=== Your objective ===
Give back an exact copy of the lines below, from the first through the line with "hold > load."; please stop there.

=== Source material ===
### src/rtl/fetch_stage_pkg.sv
// Shared CPU definitions for the fetch stage: FSM encoding, NOP word,
// word size, default halt threshold and small arithmetic helpers.
package fetch_stage_pkg;

   // Fetch FSM states, 2-bit encoding.
   typedef enum logic [1:0] {
      ST_BOOT   = 2'd0,
      ST_RUN    = 2'd1,
      ST_HALTED = 2'd2
   } fetch_state_e;

   localparam logic [31:0] NOP_WORD          = 32'd0;
   localparam logic [31:0] WORD_BYTES        = 32'd4;
   localparam logic [31:0] DEFAULT_HALT_ADDR = 32'd128;
   localparam logic [31:0] DEFAULT_RESET_PC  = 32'd0;
   localparam logic [31:0] COUNT_MAX         = 32'hFFFF_FFFF;

   // Force a byte address onto a word boundary.
   function automatic logic [31:0] align_word(input logic [31:0] addr);
      return {addr[31:2], 2'b00};
   endfunction

   // Increment that sticks at the all-ones value instead of wrapping.
   function automatic logic [31:0] sat_inc(input logic [31:0] cnt);
      return (cnt == COUNT_MAX) ? cnt : cnt + 32'd1;
   endfunction

endpackage

### src/rtl/fetch_stage_if.sv
// Signal bundle between the fetch stage and its environment (hazard unit,
// branch unit, instruction memory and the decode stage).
interface fetch_stage_if;

   logic        stall_i;
   logic        flush_i;
   logic [31:0] redirect_pc_i;
   logic [31:0] imem_addr_o;
   logic [31:0] imem_data_i;
   logic [31:0] pc_o;
   logic [31:0] ifid_pc4_o;
   logic [31:0] ifid_instr_o;
   logic        ifid_valid_o;
   logic        halt_o;
   logic [31:0] fetch_count_o;

   // The fetch stage itself.
   modport master (
      input  stall_i, flush_i, redirect_pc_i, imem_data_i,
      output imem_addr_o, pc_o, ifid_pc4_o, ifid_instr_o, ifid_valid_o,
             halt_o, fetch_count_o
   );

   // The surrounding pipeline / memory model.
   modport slave (
      output stall_i, flush_i, redirect_pc_i, imem_data_i,
      input  imem_addr_o, pc_o, ifid_pc4_o, ifid_instr_o, ifid_valid_o,
             halt_o, fetch_count_o
   );

endinterface

### src/rtl/fetch_stage_ifid_reg.sv
// IF/ID pipeline register. Priority: clear (inject NOP) > hold > load.
// With no control asserted the register keeps its contents.
module ifid_reg
   import fetch_stage_pkg::*;
(
   input  logic        clk_i,
   input  logic        rst_i,
   input  logic        hold_i,
   input  logic        clear_i,
   input  logic        load_i,
   input  logic [31:0] pc4_i,
   input  logic [31:0] instr_i,
   output logic [31:0] pc4_o,
   output logic [31:0] instr_o,
   output logic        valid_o
);

   logic [31:0] pc4_d,   pc4_q;
   logic [31:0] instr_d, instr_q;
   logic        valid_d, valid_q;

   // Next-value selection for the IF/ID contents.
   always_comb begin
      // NOTE: every combinational output gets a default first, so no path leaves it unassigned and no latch is inferred.
      pc4_d   = pc4_q;
      instr_d = instr_q;
      valid_d = valid_q;
      if (clear_i) begin
         instr_d = NOP_WORD;
         valid_d = 1'b0;
      end else if (!hold_i && load_i) begin
         pc4_d   = pc4_i;
         instr_d = instr_i;
         valid_d = 1'b1;
      end
   end

   // IF/ID storage, asynchronously cleared while rst_i is low.
   always_ff @(posedge clk_i or negedge rst_i) begin
      if (!rst_i) begin
         pc4_q   <= 32'd0;
         instr_q <= NOP_WORD;
         valid_q <= 1'b0;
      end else begin
         pc4_q   <= pc4_d;
         instr_q <= instr_d;
         valid_q <= valid_d;
      end
   end

   assign pc4_o   = pc4_q;
   assign instr_o = instr_q;
   assign valid_o = valid_q;

endmodule

### src/rtl/fetch_stage.sv
// Instruction fetch stage: PC register, BOOT/RUN/HALTED control FSM,
// accepted-instruction counter and the IF/ID pipeline register.
module fetch_stage
   import fetch_stage_pkg::*;
#(
   parameter logic [31:0] RESET_PC  = DEFAULT_RESET_PC,
   parameter logic [31:0] HALT_ADDR = DEFAULT_HALT_ADDR
) (
   input  logic          clk_i,
   input  logic          rst_i,
   fetch_stage_if.master bus
);

   fetch_state_e state_d, state_q;
   logic [31:0]  pc_d,    pc_q;
   logic [31:0]  count_d, count_q;
   logic         halt_d,  halt_q;

   logic [31:0]  seq_pc;
   logic [31:0]  redirect_pc;
   logic         ifid_hold;
   logic         ifid_clear;
   logic         ifid_load;

   // PC+4 wraps naturally modulo 2^32; the halt compare sees the wrapped value.
   assign seq_pc      = pc_q + WORD_BYTES;
   assign redirect_pc = align_word(bus.redirect_pc_i);

   // Next-state, next-PC and IF/ID control for the fetch FSM.
   always_comb begin
      state_d    = state_q;
      pc_d       = pc_q;
      count_d    = count_q;
      halt_d     = halt_q;
      ifid_hold  = 1'b0;
      ifid_clear = 1'b0;
      ifid_load  = 1'b0;

      unique case (state_q)
         ST_BOOT: begin
            // One idle edge after reset release; IF/ID keeps its reset NOP.
            state_d   = ST_RUN;
            ifid_hold = 1'b1;
         end

         ST_RUN: begin
            if (bus.flush_i) begin
               // Taken branch wins over a stall: redirect and squash IF/ID.
               pc_d       = redirect_pc;
               ifid_clear = 1'b1;
               if (redirect_pc > HALT_ADDR) begin
                  state_d = ST_HALTED;
                  halt_d  = 1'b1;
               end
            end else if (bus.stall_i) begin
               ifid_hold = 1'b1;
            end else begin
               // Normal fetch; the word is latched even on the halting edge.
               pc_d      = seq_pc;
               ifid_load = 1'b1;
               count_d   = sat_inc(count_q);
               if (seq_pc > HALT_ADDR) begin
                  state_d = ST_HALTED;
                  halt_d  = 1'b1;
               end
            end
         end

         ST_HALTED: begin
            // Keep feeding NOPs so downstream stages drain; only reset exits.
            ifid_clear = 1'b1;
         end

         default: begin
            // Unreachable encoding: recover through BOOT.
            state_d    = ST_BOOT;
            ifid_clear = 1'b1;
         end
      endcase
   end

   // FSM, PC, counter and halt flag; all discarded at once while rst_i is low.
   always_ff @(posedge clk_i or negedge rst_i) begin
      if (!rst_i) begin
         state_q <= ST_BOOT;
         pc_q    <= RESET_PC;
         count_q <= 32'd0;
         halt_q  <= 1'b0;
      end else begin
         // NOTE: sequential state uses non-blocking assignments so every flop samples pre-edge values.
         state_q <= state_d;
         pc_q    <= pc_d;
         count_q <= count_d;
         halt_q  <= halt_d;
      end
   end

   ifid_reg u_ifid_reg (
      .clk_i   (clk_i),
      .rst_i   (rst_i),
      .hold_i  (ifid_hold),
      .clear_i (ifid_clear),
      .load_i  (ifid_load),
      .pc4_i   (seq_pc),
      .instr_i (bus.imem_data_i),
      .pc4_o   (bus.ifid_pc4_o),
      .instr_o (bus.ifid_instr_o),
      .valid_o (bus.ifid_valid_o)
   );

   assign bus.imem_addr_o   = pc_q;
   assign bus.pc_o          = pc_q;
   assign bus.halt_o        = halt_q;
   assign bus.fetch_count_o = count_q;

endmodule
### src/flat_wrapper.sv
// flat-port wrapper written by rule: the top's interface ports become plain ports
module fetch_stage_flat import fetch_stage_pkg::*;
#(
   parameter logic [31:0] RESET_PC  = DEFAULT_RESET_PC,
   parameter logic [31:0] HALT_ADDR = DEFAULT_HALT_ADDR
)
  (clk_i, rst_i, bus_stall_i, bus_flush_i, bus_redirect_pc_i, bus_imem_data_i, bus_imem_addr_o, bus_pc_o, bus_ifid_pc4_o, bus_ifid_instr_o, bus_ifid_valid_o, bus_halt_o, bus_fetch_count_o);
  fetch_stage_if bus_i ();
  input  logic clk_i;
  input  logic rst_i;
  input wire logic [$bits(bus_i.stall_i)-1:0] bus_stall_i;
  input wire logic [$bits(bus_i.flush_i)-1:0] bus_flush_i;
  input wire logic [$bits(bus_i.redirect_pc_i)-1:0] bus_redirect_pc_i;
  input wire logic [$bits(bus_i.imem_data_i)-1:0] bus_imem_data_i;
  output wire logic [$bits(bus_i.imem_addr_o)-1:0] bus_imem_addr_o;
  output wire logic [$bits(bus_i.pc_o)-1:0] bus_pc_o;
  output wire logic [$bits(bus_i.ifid_pc4_o)-1:0] bus_ifid_pc4_o;
  output wire logic [$bits(bus_i.ifid_instr_o)-1:0] bus_ifid_instr_o;
  output wire logic [$bits(bus_i.ifid_valid_o)-1:0] bus_ifid_valid_o;
  output wire logic [$bits(bus_i.halt_o)-1:0] bus_halt_o;
  output wire logic [$bits(bus_i.fetch_count_o)-1:0] bus_fetch_count_o;
  assign bus_i.stall_i = bus_stall_i;
  assign bus_i.flush_i = bus_flush_i;
  assign bus_i.redirect_pc_i = bus_redirect_pc_i;
  assign bus_i.imem_data_i = bus_imem_data_i;
  assign bus_imem_addr_o = bus_i.imem_addr_o;
  assign bus_pc_o = bus_i.pc_o;
  assign bus_ifid_pc4_o = bus_i.ifid_pc4_o;
  assign bus_ifid_instr_o = bus_i.ifid_instr_o;
  assign bus_ifid_valid_o = bus_i.ifid_valid_o;
  assign bus_halt_o = bus_i.halt_o;
  assign bus_fetch_count_o = bus_i.fetch_count_o;
  fetch_stage #(.RESET_PC(RESET_PC), .HALT_ADDR(HALT_ADDR)) u_core (.clk_i(clk_i), .rst_i(rst_i), .bus(bus_i));
endmodule
### config.mk
export PLATFORM = sky130hd
export DESIGN_NAME = fetch_stage_flat
export DESIGN_NICKNAME = d
export VERILOG_FILES = /design/src/rtl/fetch_stage_pkg.sv /design/src/rtl/fetch_stage_if.sv /design/src/rtl/fetch_stage_ifid_reg.sv /design/src/rtl/fetch_stage.sv /design/src/flat_wrapper.sv
export SDC_FILE = /design/constraint.sdc
export NUM_CORES = 1
export LEC_CHECK = 0
export BUFFER_PORTS_ARGS = -buffer_cell sky130_fd_sc_hd__buf_2
export CORE_ASPECT_RATIO = 0.9
export CORE_MARGIN = 1
export CORE_UTILIZATION = 46
export CTS_CLUSTER_SIZE = 10
export DETAILED_ROUTE_END_ITERATION = 10
export GPL_TIMING_DRIVEN = 0
export PLACE_DENSITY = 0.78
export SLEW_MARGIN = 15
export SYNTH_ARGS = -nofsm -noshare
export SYNTH_HDL_FRONTEND = slang
export SYNTH_SLANG_ARGS = --single-unit
### constraint.sdc
create_clock -name clk_i -period 2.87 [get_ports clk_i]
set_input_delay 0.574 -clock clk_i [delete_from_list [all_inputs] [get_ports clk_i]]
set_output_delay 0.574 -clock clk_i [all_outputs]
set_load 0.05 [all_outputs]
==> results.md, run 1 <==
CTS:
- Clock tree synthesis inserted a total of 17 buffers.
- The root buffer cell is sky130_fd_sc_hd__clkbuf_16.
- For the worst-skew pair, the clock arrives at the later sink with an insertion delay of 0.42 ns.
- The worst-case clock buffer depth is 2.
- TritonCTS built the clock tree.
- Clock-pin slew was measured on the worst setup and hold paths at 0.06 ns.
- In this run the number of H-tree levels came out at 4.
- For this design, the sink count on the clock tree is approximately 130.

Yosys:
- Synthesis produced between 700 and 800 cells.
- A synthesized cell averages between 9 and 10 um^2.
- The leading area contributor after synthesis is sky130_fd_sc_hd__dfrtp_1.
- The cell area after synthesis is between 6000 and 7000 um^2.
- Synthesis instantiated 57 different standard cells from the library.
- For this run, the number of Yosys warnings is 0.
- The flip-flop and latch count after synthesis is around 130.
- The sequential element share of the synthesized area is 0.470.
- The async set or reset register ratio after synthesis is 1.00.
- In the synthesized netlist the dominant register cell turns out to be sky130_fd_sc_hd__dfrtp_1.
- In this run, synthesis inferred 0 flip-flops with an integrated enable.
- The share of synthesized area in the top cell type comes to 0.470.
- Ranked by total cell area, the synthesized netlist is headed by sky130_fd_sc_hd__dfrtp_1 47%, sky130_fd_sc_hd__xnor2_1 6.2%, sky130_fd_sc_hd__o21ai_0 5.2%, sky130_fd_sc_hd__a22o_1 4.4%, sky130_fd_sc_hd__buf_4 4.3%.

Route:
- The average vias per placed instance is approximately 5.6.
- The number of iterations in the first detailed-routing pass is 5.
- In the final routed layout, each cell accounts on average for ~17 um.
- Once detail routing completed, the nets flagged for antenna violations numbered 0.
- The DRC violation count after routing is 0.
- For this block, the initial DRC count from the detailed router was about 670.
- For this block, the routed nets add up to approximately 21000 um of wire.
- The detailed-route via count is approximately 6700.

Layout:
- In the final design database the tool counted between 1000 and 1500 nets.
- Leaving out fill and tap cells, the most frequent cell in the layout is sky130_fd_sc_hd__buf_2.
- The top cell types in the final layout, fill and taps aside, are 225 x sky130_fd_sc_hd__buf_2, 126 x sky130_fd_sc_hd__dfrtp_1, 77 x sky130_fd_sc_hd__nand2_1, 69 x sky130_fd_sc_hd__o21ai_0, 55 x sky130_fd_sc_hd__buf_4.
- The number of antenna repair diodes is 0.
- Of the cells placed in the final design, the portion with a size suffix greater than 1 is 0.343.
- The layout-stage area growth over the synthesis result is 32.1%.

Global routing:
- The leftover overflow at the end of global routing is 0.
- The initial antenna violation count is 0.
- The largest net degree at the start of global routing is 84.
- For this run, the total global-route usage over all layers was measured as 0.275.
- The wire length of the first global-routing pass is between 30000 and 40000 um.
- The via count of the first global-routing pass came to 6028.

Power and ir drop:
- The static power due to leakage is approximately 4.4 nW.
- The switching part of the total power is 0.518.
- The fraction of power consumed by combinational cells is 0.541.
- The clock power share is 0.196.
- The power density over the cells is approximately 1200 nW/um^2.
- The total chip power is approximately 11 mW.
- The switching power is approximately 5.5 mW.
- Across the VDD grid, the largest voltage drop is approximately 1.1 mV.
- The cell-internal power is approximately 5 mW.
- Of the total power, registers draw 0.264.

Critical path:
- The cell with the biggest individual delay on the critical path is sky130_fd_sc_hd__dfrtp_1.
- The source of the worst register-to-register timing path is u_core.bus.imem_addr_o[11].
- In this run the critical register-to-register path is captured at u_core.state_q[0].
- The type of the worst setup path is register to register.
- Of all nets on the critical path, the largest fanout is 10.
- The endpoint arrival time on the critical path is around 3.2 ns.
- Traced cell by cell, the critical path runs through buf_4 > nand3_1 > or3_1 > clkbuf_1 > nor4_4 > nor3_1 > a31oi_1 > nor4_4 > o31a_1.
- The number of cells on the worst reg-to-reg path is 9.
- The most prevalent standard cell on the critical path is sky130_fd_sc_hd__nor4_4.
- The worst endpoint required time is 3.18 ns.
- STA classifies the critical path startpoint as a register.
- The largest single stage delay on the critical path is between 0.4 and 0.5 ns.
- The register-to-register setup slack is approximately 0.025 ns.
- STA classifies the critical path endpoint as a register.

Timing:
- Setup violations remaining at the end of the flow were counted as 0.
- The maximum achievable frequency is between 300 and 400 MHz.
- The worst pin sits at a relative slew slack of 0.504.
- The final critical-path share of the clock period is 0.991.
- The slew at the pin closest to its max-slew limit is about 0.74 ns.
- The final count of pins violating max slew is 0.
- The clock arrives with ~0.010 ns of skew.
- The worst path in the final design needs a cycle of roughly 2.8 ns, including I/O delays and setup.
- The number of hold-slack violations in the final timing report is 0.
- The final setup slack of the worst path is about 0.025 ns.

Placed design:
- Detailed placement finished with a half-perimeter wire length of about 15000 um.
- The congestion estimate from routability-driven global placement came to 0.954.
- During placement, the flow inserted port buffers numbering ~220.
- Before CTS, the worst setup slack after placement is -0.212 ns.

Job:
- Max-cap violations in this run came to 0.

Floorplanning:
- In this run the standard cell core region covers 14300 um^2.
- The die covers 15300 um^2.
- The vertical die dimension is roughly 120 um.
- For this configuration, the core starts out at a cell density of 0.478.
- The I/O pin count is between 200 and 250.
- The x dimension of the die is 130 um.
- The row count is between 40 and 50.

Hold path:
- In this run the worst hold path is classified as primary input to async pin.

Run status:
- The flow ran to the end, and the final reports show no timing, DRC or antenna violations.
[worst max-delay path, delay by kind of cell (launching register included)]
kind,cells,cell delay (ns)
simple gates,5,1.19
compound gates,2,0.68
buf+inv,2,0.46
flops,1,0.41
[worst max path at each step]
stage	from	endpoint	slack, ns	depth (start not counted)
floorplan	u_core.bus.imem_addr_o[7]	u_core.bus.halt_o	0.003	9
global placement	rst_i	u_core.bus.imem_addr_o[3]	-0.70	1
detailed placement	u_core.bus.imem_addr_o[2]	u_core.state_q[1]	-0.21	8
CTS	u_core.bus.imem_addr_o[7]	u_core.state_q[1]	0.006	9
global route	u_core.bus.imem_addr_o[10]	u_core.state_q[0]	-0.07	9
finish	u_core.bus.imem_addr_o[11]	u_core.state_q[0]	0.02	9
[cell families after synthesis]
group / after synthesis / synth area share
AND/OR/NAND/NOR: 261 / 0.201
AO/OA/AOI/OAI: 173 / 0.163
flip-flops: 128 / 0.470
buffers and inverters: 102 / 0.0797
XOR/XNOR: 58 / 0.0745
multiplexers: 5 / 0.00790
adder cells (fa/ha/maj): 2 / 0.00367
other: 1 / 0.000550
[Yosys cell counts, drive strengths merged (19+ instances only)]
| master | instances |
|---|---|
| nand4 | 20 |
| nor3 | 21 |
| nor4 | 19 |
| nand2 | 77 |
| a22o | 34 |
| nor2 | 50 |
| clkbuf | 39 |
| buf | 52 |
| o21ai | 73 |
| xnor2 | 48 |
| nand3 | 27 |
| dfrtp | 128 |
| a21oi | 23 |
[power groups by stage]
stage               clock, mW  combinational [mW]  sequential (mW)
floorplan                   0                2.53             4.45
global placement            0                5.46             2.78
detailed placement          0                5.51             2.80
CTS                      2.08                5.63             2.75
global route             2.17                6.04             2.86
finish                   2.07                5.72             2.79
[flip-flops by register name (all words and copies together), names as in the netlist]
| name | count |
|---|---|
| u_core.bus.fetch_count_o | 32 |
| u_core.bus.halt_o | 1 |
| u_core.u_ifid_reg.pc4_o | 30 |
| u_core.state_q | 2 |
| u_core.u_ifid_reg.instr_o | 32 |
| u_core.bus.imem_addr_o | 30 |
| u_core.u_ifid_reg.valid_o | 1 |
[per-stage QoR]
step | instance area, um^2 | hold WS [ns] | util | cells | TNS, ns
floorplan | 6840 | 0.278 | - | 735 | 0
global placement | 8190 | 0.457 | 0.574 | 1149 | -59.58
detailed placement | 8220 | 0.457 | 0.576 | 1150 | -0.575
CTS | 8870 | 0.0887 | 0.622 | 1187 | 0
global route | 9000 | 0.100 | 0.631 | 1193 | -0.114
finish | 9000 | 0.0789 | 0.631 | 1193 | 0
[routing by layer]
| layer | GRT usage | vias to the layer above | wire length (um) |
|---|---|---|---|
| li1 | - | 3085 | - |
| met1 | 0.389 | 3212 | 8780 |
| met2 | 0.422 | 381 | 9730 |
| met3 | 0.0436 | 48 | 1890 |
| met4 | 0.102 | 0 | 441 |
| met5 | 0 | - | 0 |
[timing repair]
item,CTS,global route
buffers inserted,6,7
hold endpoints to repair,0,0
resized for setup,6,28
hold buffers,0,0
pin swaps,2,6
endpoints found under the setup margin,3,20
[area by class of cell]
cell class,count,area (um^2)
fillers,1223,5260
flip-flops and latches,128,3210
multi-input cells,505,3180
repair buffers,235,1240
plain buffers,90,526
clock buffers,19,453
well taps,193,241
clock inverters,12,111
inverters,11,41.3
No activity file was read; power rests on OpenSTA's default activity.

=== Task output ===
### src/rtl/fetch_stage_pkg.sv
// Shared CPU definitions for the fetch stage: FSM encoding, NOP word,
// word size, default halt threshold and small arithmetic helpers.
package fetch_stage_pkg;

   // Fetch FSM states, 2-bit encoding.
   typedef enum logic [1:0] {
      ST_BOOT   = 2'd0,
      ST_RUN    = 2'd1,
      ST_HALTED = 2'd2
   } fetch_state_e;

   localparam logic [31:0] NOP_WORD          = 32'd0;
   localparam logic [31:0] WORD_BYTES        = 32'd4;
   localparam logic [31:0] DEFAULT_HALT_ADDR = 32'd128;
   localparam logic [31:0] DEFAULT_RESET_PC  = 32'd0;
   localparam logic [31:0] COUNT_MAX         = 32'hFFFF_FFFF;

   // Force a byte address onto a word boundary.
   function automatic logic [31:0] align_word(input logic [31:0] addr);
      return {addr[31:2], 2'b00};
   endfunction

   // Increment that sticks at the all-ones value instead of wrapping.
   function automatic logic [31:0] sat_inc(input logic [31:0] cnt);
      return (cnt == COUNT_MAX) ? cnt : cnt + 32'd1;
   endfunction

endpackage

### src/rtl/fetch_stage_if.sv
// Signal bundle between the fetch stage and its environment (hazard unit,
// branch unit, instruction memory and the decode stage).
interface fetch_stage_if;

   logic        stall_i;
   logic        flush_i;
   logic [31:0] redirect_pc_i;
   logic [31:0] imem_addr_o;
   logic [31:0] imem_data_i;
   logic [31:0] pc_o;
   logic [31:0] ifid_pc4_o;
   logic [31:0] ifid_instr_o;
   logic        ifid_valid_o;
   logic        halt_o;
   logic [31:0] fetch_count_o;

   // The fetch stage itself.
   modport master (
      input  stall_i, flush_i, redirect_pc_i, imem_data_i,
      output imem_addr_o, pc_o, ifid_pc4_o, ifid_instr_o, ifid_valid_o,
             halt_o, fetch_count_o
   );

   // The surrounding pipeline / memory model.
   modport slave (
      output stall_i, flush_i, redirect_pc_i, imem_data_i,
      input  imem_addr_o, pc_o, ifid_pc4_o, ifid_instr_o, ifid_valid_o,
             halt_o, fetch_count_o
   );

endinterface

### src/rtl/fetch_stage_ifid_reg.sv
// IF/ID pipeline register. Priority: clear (inject NOP) > hold > load.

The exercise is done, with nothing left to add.